■ DESCRIPTION OF THE TASK ■
Each entry must be output exactly as it appears.

■ EXCERPTED DATA ■
========

$ cat config.mk
export PLATFORM = sky130hd
export DESIGN_NAME = anchor_sync_statistics_tracker
export DESIGN_NICKNAME = d
export VERILOG_FILES = /design/src/sv/asst_pkg.sv /design/src/sv/asst_filter.sv /design/src/sv/asst_stats.sv /design/src/sv/anchor_sync_statistics_tracker.sv
export SDC_FILE = /design/constraint.sdc
export NUM_CORES = 2
export LEC_CHECK = 0
export BUFFER_PORTS_ARGS = -buffer_cell sky130_fd_sc_hd__buf_2
export CELL_PAD_IN_SITES_DETAIL_PLACEMENT = 1
export CELL_PAD_IN_SITES_GLOBAL_PLACEMENT = 2
export CORE_AREA = 2 2 384 386
export DETAILED_ROUTE_END_ITERATION = 7
export DIE_AREA = 0 0 386 388
export PLACE_DENSITY_LB_ADDON = 0.1
export SYNTH_ARGS = -nofsm -noshare
export SYNTH_HDL_FRONTEND = slang
export SYNTH_SLANG_ARGS = --single-unit
$ cat constraint.sdc
create_clock -name clk_i -period 12.2 [get_ports clk_i]
set_clock_uncertainty 0.15 [all_clocks]
set_input_delay 1.22 -clock clk_i [delete_from_list [all_inputs] [get_ports clk_i]]
set_output_delay 1.22 -clock clk_i [all_outputs]
set_load 0.03 [all_outputs]
$ cat src/sv/asst_pkg.sv
package asst_pkg;

  // anchor packet type code
  localparam logic [7:0] AnchorCode = 8'hA1;
  // shortest payload that carries a full anchor header
  localparam logic [5:0] MinLength = 6'd8;
  // reset values of the running min and max trackers
  localparam logic signed [31:0] S32Max = 32'sh7FFF_FFFF;
  localparam logic signed [31:0] S32Min = 32'sh8000_0000;

  // one received packet header plus local receive time
  typedef struct packed {
    logic [7:0]  packet_type;
    logic [5:0]  pkt_len;
    logic [7:0]  rx_session_tag;
    logic [7:0]  sequence_req;
    logic [31:0] master_time;
    logic [31:0] local_time;
  } req_t;

  // one result per packet
  typedef struct packed {
    logic               accepted;
    logic signed [31:0] offset;
    logic signed [31:0] offset_min;
    logic signed [31:0] offset_max;
    logic signed [31:0] master_delta;
    logic signed [31:0] local_delta;
    logic signed [31:0] skew;
    logic signed [31:0] skew_min;
    logic signed [31:0] skew_max;
    logic signed [31:0] max_master_delta;
    logic [31:0]        gap_count;
    logic [31:0]        missing_total;
  } res_t;

endpackage

$ cat src/sv/asst_filter.sv
module asst_filter (
  input  asst_pkg::req_t req_i,
  input  logic [7:0]     session_tag_i,
  output logic           ok_o
);

  // anchor check: length, type code and session tag
  assign ok_o = (req_i.pkt_len >= asst_pkg::MinLength) &&
                (req_i.packet_type == asst_pkg::AnchorCode) &&
                (req_i.rx_session_tag == session_tag_i);

endmodule

$ cat src/sv/asst_stats.sv
module asst_stats (
  input  logic           clk_i,
  input  logic           rst_ni,
  input  logic           en_i,
  input  logic           ok_i,
  input  asst_pkg::req_t req_i,
  output asst_pkg::res_t res_o
);

  logic               seq_known_q, seq_known_d;
  logic [7:0]         exp_seq_q, exp_seq_d;
  logic               times_known_q, times_known_d;
  logic [31:0]        prev_m_q, prev_m_d;
  logic [31:0]        prev_l_q, prev_l_d;
  logic signed [31:0] offset_q, offset_d;
  logic signed [31:0] off_min_q, off_min_d;
  logic signed [31:0] off_max_q, off_max_d;
  logic signed [31:0] md_q, md_d;
  logic signed [31:0] ld_q, ld_d;
  logic signed [31:0] skew_q, skew_d;
  logic signed [31:0] skew_min_q, skew_min_d;
  logic signed [31:0] skew_max_q, skew_max_d;
  logic signed [31:0] peak_md_q, peak_md_d;
  logic [31:0]        gaps_q, gaps_d;
  logic [31:0]        missing_q, missing_d;

  logic [7:0]         seq_jump;
  logic signed [31:0] new_off, new_md, new_ld, new_skew;

  // wrapping differences of the current request
  assign seq_jump = req_i.sequence_req - exp_seq_q;
  assign new_off  = $signed(req_i.local_time - req_i.master_time);
  assign new_md   = $signed(req_i.master_time - prev_m_q);
  assign new_ld   = $signed(req_i.local_time - prev_l_q);
  assign new_skew = new_ld - new_md;

  // next state, unchanged for a rejected packet
  always_comb begin
    seq_known_d   = seq_known_q;
    exp_seq_d     = exp_seq_q;
    times_known_d = times_known_q;
    prev_m_d      = prev_m_q;
    prev_l_d      = prev_l_q;
    offset_d      = offset_q;
    off_min_d     = off_min_q;
    off_max_d     = off_max_q;
    md_d          = md_q;
    ld_d          = ld_q;
    skew_d        = skew_q;
    skew_min_d    = skew_min_q;
    skew_max_d    = skew_max_q;
    peak_md_d     = peak_md_q;
    gaps_d        = gaps_q;
    missing_d     = missing_q;
    if (ok_i) begin
      // sequence gap accounting
      if (seq_known_q && (seq_jump != 8'd0)) begin
        gaps_d    = gaps_q + 32'd1;
        missing_d = missing_q + {24'd0, seq_jump};
      end
      seq_known_d = 1'b1;
      exp_seq_d   = req_i.sequence_req + 8'd1;
      // offset and its range
      offset_d = new_off;
      if (new_off < off_min_q) off_min_d = new_off;
      if (new_off > off_max_q) off_max_d = new_off;
      // deltas and skew from the second anchor on
      if (times_known_q) begin
        md_d   = new_md;
        ld_d   = new_ld;
        skew_d = new_skew;
        if (new_md > peak_md_q) peak_md_d = new_md;
        if (new_skew < skew_min_q) skew_min_d = new_skew;
        if (new_skew > skew_max_q) skew_max_d = new_skew;
      end
      times_known_d = 1'b1;
      prev_m_d      = req_i.master_time;
      prev_l_d      = req_i.local_time;
    end
  end

  // state registers, advanced once per request
  always_ff @(posedge clk_i or negedge rst_ni) begin
    if (!rst_ni) begin
      seq_known_q   <= 1'b0;
      exp_seq_q     <= 8'd0;
      times_known_q <= 1'b0;
      prev_m_q      <= 32'd0;
      prev_l_q      <= 32'd0;
      offset_q      <= 32'sd0;
      off_min_q     <= asst_pkg::S32Max;
      off_max_q     <= asst_pkg::S32Min;
      md_q          <= 32'sd0;
      ld_q          <= 32'sd0;
      skew_q        <= 32'sd0;
      skew_min_q    <= asst_pkg::S32Max;
      skew_max_q    <= asst_pkg::S32Min;
      peak_md_q     <= 32'sd0;
      gaps_q        <= 32'd0;
      missing_q     <= 32'd0;
    end else if (en_i) begin
      seq_known_q   <= seq_known_d;
      exp_seq_q     <= exp_seq_d;
      times_known_q <= times_known_d;
      prev_m_q      <= prev_m_d;
      prev_l_q      <= prev_l_d;
      offset_q      <= offset_d;
      off_min_q     <= off_min_d;
      off_max_q     <= off_max_d;
      md_q          <= md_d;
      ld_q          <= ld_d;
      skew_q        <= skew_d;
      skew_min_q    <= skew_min_d;
      skew_max_q    <= skew_max_d;
      peak_md_q     <= peak_md_d;
      gaps_q        <= gaps_d;
      missing_q     <= missing_d;
    end
  end

  // result shows the state after this request
  always_comb begin
    res_o.accepted         = ok_i;
    res_o.offset           = offset_d;
    res_o.offset_min       = off_min_d;
    res_o.offset_max       = off_max_d;
    res_o.master_delta     = md_d;
    res_o.local_delta      = ld_d;
    res_o.skew             = skew_d;
    res_o.skew_min         = skew_min_d;
    res_o.skew_max         = skew_max_d;
    res_o.max_master_delta = peak_md_d;
    res_o.gap_count        = gaps_d;
    res_o.missing_total    = missing_d;
  end

endmodule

========

■ ANSWER BOX ■
$ cat config.mk
export PLATFORM = sky130hd
export DESIGN_NAME = anchor_sync_statistics_tracker
export DESIGN_NICKNAME = d
export VERILOG_FILES = /design/src/sv/asst_pkg.sv /design/src/sv/asst_filter.sv /design/src/sv/asst_stats.sv /design/src/sv/anchor_sync_statistics_tracker.sv
export SDC_FILE = /design/constraint.sdc
export NUM_CORES = 2
export LEC_CHECK = 0
export BUFFER_PORTS_ARGS = -buffer_cell sky130_fd_sc_hd__buf_2
export CELL_PAD_IN_SITES_DETAIL_PLACEMENT = 1
export CELL_PAD_IN_SITES_GLOBAL_PLACEMENT = 2
export CORE_AREA = 2 2 384 386
export DETAILED_ROUTE_END_ITERATION = 7
export DIE_AREA = 0 0 386 388
export PLACE_DENSITY_LB_ADDON = 0.1
export SYNTH_ARGS = -nofsm -noshare
export SYNTH_HDL_FRONTEND = slang
export SYNTH_SLANG_ARGS = --single-unit
$ cat constraint.sdc
create_clock -name clk_i -period 12.2 [get_ports clk_i]
set_clock_uncertainty 0.15 [all_clocks]
set_input_delay 1.22 -clock clk_i [delete_from_list [all_inputs] [get_ports clk_i]]
set_output_delay 1.22 -clock clk_i [all_outputs]
set_load 0.03 [all_outputs]
$ cat src/sv/asst_pkg.sv
package asst_pkg;

  // anchor packet type code
  localparam logic [7:0] AnchorCode = 8'hA1;
  // shortest payload that carries a full anchor header
  localparam logic [5:0] MinLength = 6'd8;
  // reset values of the running min and max trackers
  localparam logic signed [31:0] S32Max = 32'sh7FFF_FFFF;
  localparam logic signed [31:0] S32Min = 32'sh8000_0000;

  // one received packet header plus local receive time
  typedef struct packed {
    logic [7:0]  packet_type;
    logic [5:0]  pkt_len;
    logic [7:0]  rx_session_tag;
    logic [7:0]  sequence_req;
    logic [31:0] master_time;
    logic [31:0] local_time;
  } req_t;

  // one result per packet
  typedef struct packed {
    logic               accepted;
    logic signed [31:0] offset;
    logic signed [31:0] offset_min;
    logic signed [31:0] offset_max;
    logic signed [31:0] master_delta;
    logic signed [31:0] local_delta;
    logic signed [31:0] skew;
    logic signed [31:0] skew_min;
    logic signed [31:0] skew_max;
    logic signed [31:0] max_master_delta;
    logic [31:0]        gap_count;
    logic [31:0]        missing_total;
  } res_t;

endpackage

$ cat src/sv/asst_filter.sv
module asst_filter (
  input  asst_pkg::req_t req_i,
  input  logic [7:0]     session_tag_i,
  output logic           ok_o
);

  // anchor check: length, type code and session tag
  assign ok_o = (req_i.pkt_len >= asst_pkg::MinLength) &&
                (req_i.packet_type == asst_pkg::AnchorCode) &&
                (req_i.rx_session_tag == session_tag_i);

endmodule

$ cat src/sv/asst_stats.sv
module asst_stats (
  input  logic           clk_i,
  input  logic           rst_ni,
  input  logic           en_i,
  input  logic           ok_i,
  input  asst_pkg::req_t req_i,
  output asst_pkg::res_t res_o
);

  logic               seq_known_q, seq_known_d;
  logic [7:0]         exp_seq_q, exp_seq_d;
  logic               times_known_q, times_known_d;
  logic [31:0]        prev_m_q, prev_m_d;
  logic [31:0]        prev_l_q, prev_l_d;
  logic signed [31:0] offset_q, offset_d;
  logic signed [31:0] off_min_q, off_min_d;
  logic signed [31:0] off_max_q, off_max_d;
  logic signed [31:0] md_q, md_d;
  logic signed [31:0] ld_q, ld_d;
  logic signed [31:0] skew_q, skew_d;
  logic signed [31:0] skew_min_q, skew_min_d;
  logic signed [31:0] skew_max_q, skew_max_d;
  logic signed [31:0] peak_md_q, peak_md_d;
  logic [31:0]        gaps_q, gaps_d;
  logic [31:0]        missing_q, missing_d;

  logic [7:0]         seq_jump;
  logic signed [31:0] new_off, new_md, new_ld, new_skew;

  // wrapping differences of the current request
  assign seq_jump = req_i.sequence_req - exp_seq_q;
  assign new_off  = $signed(req_i.local_time - req_i.master_time);
  assign new_md   = $signed(req_i.master_time - prev_m_q);
  assign new_ld   = $signed(req_i.local_time - prev_l_q);
  assign new_skew = new_ld - new_md;

  // next state, unchanged for a rejected packet
  always_comb begin
    seq_known_d   = seq_known_q;
    exp_seq_d     = exp_seq_q;
    times_known_d = times_known_q;
    prev_m_d      = prev_m_q;
    prev_l_d      = prev_l_q;
    offset_d      = offset_q;
    off_min_d     = off_min_q;
    off_max_d     = off_max_q;
    md_d          = md_q;
    ld_d          = ld_q;
    skew_d        = skew_q;
    skew_min_d    = skew_min_q;
    skew_max_d    = skew_max_q;
    peak_md_d     = peak_md_q;
    gaps_d        = gaps_q;
    missing_d     = missing_q;
    if (ok_i) begin
      // sequence gap accounting
      if (seq_known_q && (seq_jump != 8'd0)) begin
        gaps_d    = gaps_q + 32'd1;
        missing_d = missing_q + {24'd0, seq_jump};
      end
      seq_known_d = 1'b1;
      exp_seq_d   = req_i.sequence_req + 8'd1;
      // offset and its range
      offset_d = new_off;
      if (new_off < off_min_q) off_min_d = new_off;
      if (new_off > off_max_q) off_max_d = new_off;
      // deltas and skew from the second anchor on
      if (times_known_q) begin
        md_d   = new_md;
        ld_d   = new_ld;
        skew_d = new_skew;
        if (new_md > peak_md_q) peak_md_d = new_md;
        if (new_skew < skew_min_q) skew_min_d = new_skew;
        if (new_skew > skew_max_q) skew_max_d = new_skew;
      end
      times_known_d = 1'b1;
      prev_m_d      = req_i.master_time;
      prev_l_d      = req_i.local_time;
    end
  end

  // state registers, advanced once per request
  always_ff @(posedge clk_i or negedge rst_ni) begin
    if (!rst_ni) begin
      seq_known_q   <= 1'b0;
      exp_seq_q     <= 8'd0;
      times_known_q <= 1'b0;
      prev_m_q      <= 32'd0;
      prev_l_q      <= 32'd0;
      offset_q      <= 32'sd0;
      off_min_q     <= asst_pkg::S32Max;
      off_max_q     <= asst_pkg::S32Min;
      md_q          <= 32'sd0;
      ld_q          <= 32'sd0;
      skew_q        <= 32'sd0;
      skew_min_q    <= asst_pkg::S32Max;
      skew_max_q    <= asst_pkg::S32Min;
      peak_md_q     <= 32'sd0;
      gaps_q        <= 32'd0;
      missing_q     <= 32'd0;
    end else if (en_i) begin
      seq_known_q   <= seq_known_d;
      exp_seq_q     <= exp_seq_d;
      times_known_q <= times_known_d;
      prev_m_q      <= prev_m_d;
      prev_l_q      <= prev_l_d;
      offset_q      <= offset_d;
      off_min_q     <= off_min_d;
      off_max_q     <= off_max_d;
      md_q          <= md_d;
      ld_q          <= ld_d;
      skew_q        <= skew_d;
      skew_min_q    <= skew_min_d;
      skew_max_q    <= skew_max_d;
      peak_md_q     <= peak_md_d;
      gaps_q        <= gaps_d;
      missing_q     <= missing_d;
    end
  end

  // result shows the state after this request
  always_comb begin
    res_o.accepted         = ok_i;
    res_o.offset           = offset_d;
    res_o.offset_min       = off_min_d;
    res_o.offset_max       = off_max_d;
    res_o.master_delta     = md_d;
    res_o.local_delta      = ld_d;
    res_o.skew             = skew_d;
    res_o.skew_min         = skew_min_d;
    res_o.skew_max         = skew_max_d;
    res_o.max_master_delta = peak_md_d;
    res_o.gap_count        = gaps_d;
    res_o.missing_total    = missing_d;
  end

endmodule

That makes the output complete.